Un altro modello di stato

«Il capitalismo selvaggio non vuole che i popoli ottengano giustizia, pace ed equità», ha detto la candidata Xiomara Castro nel comizio di chiusura davanti a un mare di sostenitori. La candidata di opposizione, leggermente in testa nei sondaggi, ha promesso «una rivoluzione pacifica e democratica». Un cambiamento regolato da una nuova costituzione, che dovrà essere il risultato di un ampio processo costituente. Libre, nato ufficialmente il 15 marzo del 2011, punta a rompere il bipartitismo imperante dei due partiti tradizionali, il Partido Nacional e il Partido Liberal. Propone un altro modello di stato, basato «sulla trasformazione della società e del sistema economico e politico, sulla costruzione di una vera democrazia partecipata e inclusiva, frutto di uguaglianza, libertà, solidarietà e giustizia, garanzia del rispetto universale dei diritti umani».
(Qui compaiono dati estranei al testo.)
[config.mk]
export PLATFORM = sky130hd
export DESIGN_NAME = izhikevich_array
export DESIGN_NICKNAME = d
export VERILOG_FILES = /design/src/rtl/izhikevich_array.sv
export SDC_FILE = /design/constraint.sdc
export NUM_CORES = 2
export LEC_CHECK = 0
export CELL_PAD_IN_SITES_DETAIL_PLACEMENT = 1
export CELL_PAD_IN_SITES_GLOBAL_PLACEMENT = 1
export CORE_ASPECT_RATIO = 1.4
export CORE_MARGIN = 2
export CORE_UTILIZATION = 50
export CTS_BUF_LIST = sky130_fd_sc_hd__clkbuf_8
export DETAILED_ROUTE_END_ITERATION = 12
export PLACE_DENSITY_LB_ADDON = 0.1
export SLEW_MARGIN = 20
export SYNTH_ARGS = -nofsm -noshare
export SYNTH_HDL_FRONTEND = slang
export SYNTH_SLANG_ARGS = --single-unit
[constraint.sdc]
create_clock -name clk -period 35.7 [get_ports clk]
set_input_delay 3.57 -clock clk [delete_from_list [all_inputs] [get_ports clk]]
set_output_delay 3.57 -clock clk [all_outputs]
set_load 0.03 [all_outputs]
<file path="config.mk">
export PLATFORM = sky130hd
export DESIGN_NAME = key_encoder_ctrl_flat
export DESIGN_NICKNAME = d
export VERILOG_FILES = /design/src/rtl/key_encoder_ctrl_if.sv /design/src/rtl/key_encoder_ctrl.sv /design/src/flat_wrapper.sv
export SDC_FILE = /design/constraint.sdc
export NUM_CORES = 1
export LEC_CHECK = 0
export CORE_ASPECT_RATIO = 1.4
export CORE_MARGIN = 2
export CORE_UTILIZATION = 46
export DETAILED_ROUTE_END_ITERATION = 7
export HOLD_SLACK_MARGIN = 0.12
export PLACE_DENSITY = 0.94
export SLEW_MARGIN = 20
export SYNTH_ARGS = -nofsm -noshare
export SYNTH_HDL_FRONTEND = slang
export SYNTH_SLANG_ARGS = --single-unit
</file>
<file path="constraint.sdc">
create_clock -name clk -period 4.2 [get_ports clk]
set_input_delay 0.84 -clock clk [delete_from_list [all_inputs] [get_ports clk]]
set_output_delay 0.84 -clock clk [all_outputs]
set_load 0.02 [all_outputs]
</file>
<file path="src/rtl/key_encoder_ctrl_if.sv">
// -----------------------------------------------------------------------------
// key_encoder_ctrl_if
// Host-side channels of the key encoder sequencer.
//   ld_*   : keyword byte stream (valid/ready, ld_last marks an early end)
//   srch_* : search request (valid/ready)
//   rsp_*  : search result (valid/ready), addr/code/hit payload
// Modports:
//   master : host / speech front-end side
//   slave  : key_encoder_ctrl side
// -----------------------------------------------------------------------------
interface key_encoder_ctrl_if;
  logic       ld_valid;
  logic       ld_ready;
  logic [7:0] ld_data;
  logic       ld_last;

  logic       srch_valid;
  logic       srch_ready;
  logic [7:0] srch_key;

  logic       rsp_valid;
  logic       rsp_ready;
  logic [7:0] rsp_addr;
  logic [7:0] rsp_code;
  logic       rsp_hit;

  modport master (
    output ld_valid, ld_data, ld_last,
    input  ld_ready,
    output srch_valid, srch_key,
    input  srch_ready,
    input  rsp_valid, rsp_addr, rsp_code, rsp_hit,
    output rsp_ready
  );

  modport slave (
    input  ld_valid, ld_data, ld_last,
    output ld_ready,
    input  srch_valid, srch_key,
    output srch_ready,
    output rsp_valid, rsp_addr, rsp_code, rsp_hit,
    input  rsp_ready
  );
endinterface

</file>
<file path="src/rtl/key_encoder_ctrl.sv">
// -----------------------------------------------------------------------------
// key_encoder_ctrl
// Sequencer for the key encoder datapath. A load phase streams keyword bytes
// into the encoder word store; a search phase issues one key at a time, waits
// the encoder latency, captures add/out and returns them on the response
// channel. This block is the only driver of the encoder ice/sce/ls/datain.
//
// Ports:
//   clk, rst_n      : system clock, async active-low reset
//   host (slave)    : ld_*, srch_*, rsp_* channels
//   start_load      : pulse, begins a load (honoured in IDLE/READY only)
//   load_done       : level, word store loaded and searches permitted
//   load_cnt        : bytes loaded in the current/last load phase
//   enc_ice/sce/ls  : encoder input enable / search enable / load-search select
//   enc_datain      : encoder data input (load byte or search key)
//   enc_add/enc_out : encoder match address / code output
//
// state | meaning
// ------+-----------------------------------------------------------
// IDLE  | after reset, encoder untouched, no load yet
// LOAD  | accepting keyword bytes into the word store
// READY | store loaded, waiting for a search request
// ISSUE | search enable pulse, key on enc_datain
// WAIT  | encoder latency down-count, key held
// RESP  | result presented until the host accepts it
// -----------------------------------------------------------------------------
module key_encoder_ctrl #(
  parameter int         DEPTH     = 10,
  parameter int         SRCH_LAT  = 2,
  parameter logic [7:0] MISS_ADDR = 8'hFF
) (
  input  logic                 clk,
  input  logic                 rst_n,
  key_encoder_ctrl_if.slave    host,
  input  logic                 start_load,
  output logic                 load_done,
  output logic                 enc_ice,
  output logic                 enc_sce,
  output logic                 enc_ls,
  output logic [7:0]           enc_datain,
  input  logic [7:0]           enc_add,
  input  logic [7:0]           enc_out,
  output logic [3:0]           load_cnt
);

  localparam logic [3:0] DEPTH_C   = 4'(DEPTH);
  localparam logic [3:0] LAST_C    = 4'(DEPTH - 1);
  localparam logic [3:0] WAIT_INIT = 4'(SRCH_LAT - 1);

  typedef enum logic [2:0] {
    IDLE  = 3'd0,
    LOAD  = 3'd1,
    READY = 3'd2,
    ISSUE = 3'd3,
    WAIT  = 3'd4,
    RESP  = 3'd5
  } state_t;

  state_t     state;
  state_t     state_nxt;

  logic       ld_ready;
  logic       srch_ready;
  logic       rsp_valid;
  logic       ld_hs;
  logic       srch_hs;
  logic       load_start;
  logic       load_end;
  logic       wait_done;

  logic [3:0] wait_cnt;
  logic       enc_ls_q;
  logic [7:0] datain_q;
  logic [7:0] rsp_addr_q;
  logic [7:0] rsp_code_q;
  logic       rsp_hit_q;
  logic       load_done_q;
  logic [3:0] load_cnt_q;

  // ---------------------------------------------------------------------------
  // State register
  // ---------------------------------------------------------------------------
  always_ff @(posedge clk or negedge rst_n) begin
    if (!rst_n) begin
      state <= IDLE;
    end else begin
      state <= state_nxt;
    end
  end

  // ---------------------------------------------------------------------------
  // Next state and handshake decode
  // ---------------------------------------------------------------------------
  always_comb begin
    state_nxt  = state;
    ld_ready   = 1'b0;
    srch_ready = 1'b0;
    rsp_valid  = 1'b0;
    enc_sce    = 1'b0;
    ld_hs      = 1'b0;
    srch_hs    = 1'b0;
    load_start = 1'b0;
    load_end   = 1'b0;
    wait_done  = 1'b0;

    case (state)
      IDLE: begin
        if (start_load) begin
          state_nxt  = LOAD;
          load_start = 1'b1;
        end
      end

      LOAD: begin
        // Guard keeps the store from ever taking a byte past DEPTH.
        ld_ready = (load_cnt_q != DEPTH_C);
        ld_hs    = host.ld_valid && ld_ready;
        if (ld_hs && (host.ld_last || (load_cnt_q == LAST_C))) begin
          state_nxt = READY;
          load_end  = 1'b1;
        end
      end

      READY: begin
        // A new load wins over a search offered in the same cycle.
        if (start_load) begin
          state_nxt  = LOAD;
          load_start = 1'b1;
        end else begin
          srch_ready = 1'b1;
          srch_hs    = host.srch_valid;
          if (srch_hs) begin
            state_nxt = ISSUE;
          end
        end
      end

      ISSUE: begin
        enc_sce   = 1'b1;
        state_nxt = WAIT;
      end

      WAIT: begin
        if (wait_cnt == 4'd0) begin
          wait_done = 1'b1;
          state_nxt = RESP;
        end
      end

      RESP: begin
        rsp_valid = 1'b1;
        if (host.rsp_ready) begin
          state_nxt = READY;
        end
      end

      default: begin
        state_nxt = IDLE;
      end
    endcase
  end

  // ---------------------------------------------------------------------------
  // Datapath registers
  // ---------------------------------------------------------------------------
  always_ff @(posedge clk or negedge rst_n) begin
    if (!rst_n) begin
      load_cnt_q  <= 4'd0;
      load_done_q <= 1'b0;
      datain_q    <= 8'd0;
      enc_ls_q    <= 1'b0;
      wait_cnt    <= 4'd0;
      rsp_addr_q  <= 8'd0;
      rsp_code_q  <= 8'd0;
      rsp_hit_q   <= 1'b0;
    end else begin
      // ls stays high for one cycle after leaving LOAD so the last byte,
      // presented on the exit edge, is still written as a load.
      enc_ls_q <= (state_nxt == LOAD) || (state == LOAD);

      if (load_start) begin
        load_cnt_q  <= 4'd0;
        load_done_q <= 1'b0;
      end else if (ld_hs) begin
        load_cnt_q <= load_cnt_q + 4'd1;
        if (load_end) begin
          load_done_q <= 1'b1;
        end
      end

      if (ld_hs) begin
        datain_q <= host.ld_data;
      end else if (srch_hs) begin
        datain_q <= host.srch_key;
      end

      if (state == ISSUE) begin
        wait_cnt <= WAIT_INIT;
      end else if ((state == WAIT) && (wait_cnt != 4'd0)) begin
        wait_cnt <= wait_cnt - 4'd1;
      end

      if (wait_done) begin
        rsp_addr_q <= enc_add;
        rsp_code_q <= enc_out;
        rsp_hit_q  <= (enc_add != MISS_ADDR);
      end
    end
  end

  // ---------------------------------------------------------------------------
  // Outputs
  // ---------------------------------------------------------------------------
  // The only way back to IDLE is reset, so ice stays up once a load begins.
  assign enc_ice    = (state != IDLE);
  assign enc_ls     = enc_ls_q;
  assign enc_datain = datain_q;
  assign load_done  = load_done_q;
  assign load_cnt   = load_cnt_q;

  assign host.ld_ready   = ld_ready;
  assign host.srch_ready = srch_ready;
  assign host.rsp_valid  = rsp_valid;
  assign host.rsp_addr   = rsp_addr_q;
  assign host.rsp_code   = rsp_code_q;
  assign host.rsp_hit    = rsp_hit_q;

  // ---------------------------------------------------------------------------
  // Invariants
  // ---------------------------------------------------------------------------
  a_sce_not_in_load: assert property (@(posedge clk) disable iff (!rst_n)
    !(enc_sce && enc_ls));

  a_no_byte_past_depth: assert property (@(posedge clk) disable iff (!rst_n)
    !(ld_ready && (load_cnt_q == DEPTH_C)));

  a_one_search_in_flight: assert property (@(posedge clk) disable iff (!rst_n)
    !(srch_ready && ((state == ISSUE) || (state == WAIT) || (state == RESP))));

endmodule
</file>
<file path="src/flat_wrapper.sv">
// flat-port wrapper written by rule: the top's interface ports become plain ports
module key_encoder_ctrl_flat 
#(
  parameter int         DEPTH     = 10,
  parameter int         SRCH_LAT  = 2,
  parameter logic [7:0] MISS_ADDR = 8'hFF
)
  (clk, rst_n, start_load, load_done, enc_ice, enc_sce, enc_ls, enc_datain, enc_add, enc_out, load_cnt, host_ld_valid, host_ld_data, host_ld_last, host_ld_ready, host_srch_valid, host_srch_key, host_srch_ready, host_rsp_valid, host_rsp_addr, host_rsp_code, host_rsp_hit, host_rsp_ready);
  key_encoder_ctrl_if host_i ();
  input  logic clk;
  input  logic rst_n;
  input  logic start_load;
  output logic load_done;
  output logic enc_ice;
  output logic enc_sce;
  output logic enc_ls;
  output logic [7:0] enc_datain;
  input  logic [7:0] enc_add;
  input  logic [7:0] enc_out;
  output logic [3:0] load_cnt;
  input wire logic [$bits(host_i.ld_valid)-1:0] host_ld_valid;
  input wire logic [$bits(host_i.ld_data)-1:0] host_ld_data;
  input wire logic [$bits(host_i.ld_last)-1:0] host_ld_last;
  output wire logic [$bits(host_i.ld_ready)-1:0] host_ld_ready;
  input wire logic [$bits(host_i.srch_valid)-1:0] host_srch_valid;
  input wire logic [$bits(host_i.srch_key)-1:0] host_srch_key;
  output wire logic [$bits(host_i.srch_ready)-1:0] host_srch_ready;
  output wire logic [$bits(host_i.rsp_valid)-1:0] host_rsp_valid;
  output wire logic [$bits(host_i.rsp_addr)-1:0] host_rsp_addr;
  output wire logic [$bits(host_i.rsp_code)-1:0] host_rsp_code;
  output wire logic [$bits(host_i.rsp_hit)-1:0] host_rsp_hit;
  input wire logic [$bits(host_i.rsp_ready)-1:0] host_rsp_ready;
  assign host_i.ld_valid = host_ld_valid;
  assign host_i.ld_data = host_ld_data;
  assign host_i.ld_last = host_ld_last;
  assign host_ld_ready = host_i.ld_ready;
  assign host_i.srch_valid = host_srch_valid;
  assign host_i.srch_key = host_srch_key;
  assign host_srch_ready = host_i.srch_ready;
  assign host_rsp_valid = host_i.rsp_valid;
  assign host_rsp_addr = host_i.rsp_addr;
  assign host_rsp_code = host_i.rsp_code;
  assign host_rsp_hit = host_i.rsp_hit;
  assign host_i.rsp_ready = host_rsp_ready;
  key_encoder_ctrl #(.DEPTH(DEPTH), .SRCH_LAT(SRCH_LAT), .MISS_ADDR(MISS_ADDR)) u_core (.clk(clk), .rst_n(rst_n), .host(host_i), .start_load(start_load), .load_done(load_done), .enc_ice(enc_ice), .enc_sce(enc_sce), .enc_ls(enc_ls), .enc_datain(enc_datain), .enc_add(enc_add), .enc_out(enc_out), .load_cnt(load_cnt));
endmodule
</file>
L’equipe di presidenza di Xiomara Castro è composta da Juan Barahona, dirigente del Fronte nazionale di resistenza popolare (Fnrp), dal politico Enrique Reina e dall’imprenditrice Juliette Handal. Una rappresentanza dell’arco di forze che compone il partito, frutto di un’articolata ricomposizione politica iniziata dopo il golpe. Un variegato embrione di resistenza popolare si era messo in moto già all’indomani dell’espulsione di Zelaya dal paese ad opera dei militari. Poi, ne aveva appoggiato i vari tentativi di rientro, sostenuto dall’attività diplomatica del Brasile, del Venezuela e del Nicaragua. Dopo il ritorno dell’ex presidente in Honduras, le forze del cambiamento hanno intensificato l’attività politica, arrivando a fondare Libre e a eleggere Xiomara Castro come rappresentante. L’annuncio di una costituente, unito all’adesione di Zelaya al campo dei paesi socialisti latinoamericani, aveva messo in moto i piani destabilizzanti e innescato la crisi politica, già nel novembre del 2008. Poi, il colpo di stato e l’azzeramento delle timide riforme sociali avviate da Zelaya. A rimetterci, sono stati i lavoratori delle maquilas – le fabbriche ad alto sfruttamento che prosperano in centroamerica -; i contadini dell’Aguan, uccisi dalle squadracce dei proprietari terrieri, e gli oppositori, perseguiti, ammazzati o fatti scomparire.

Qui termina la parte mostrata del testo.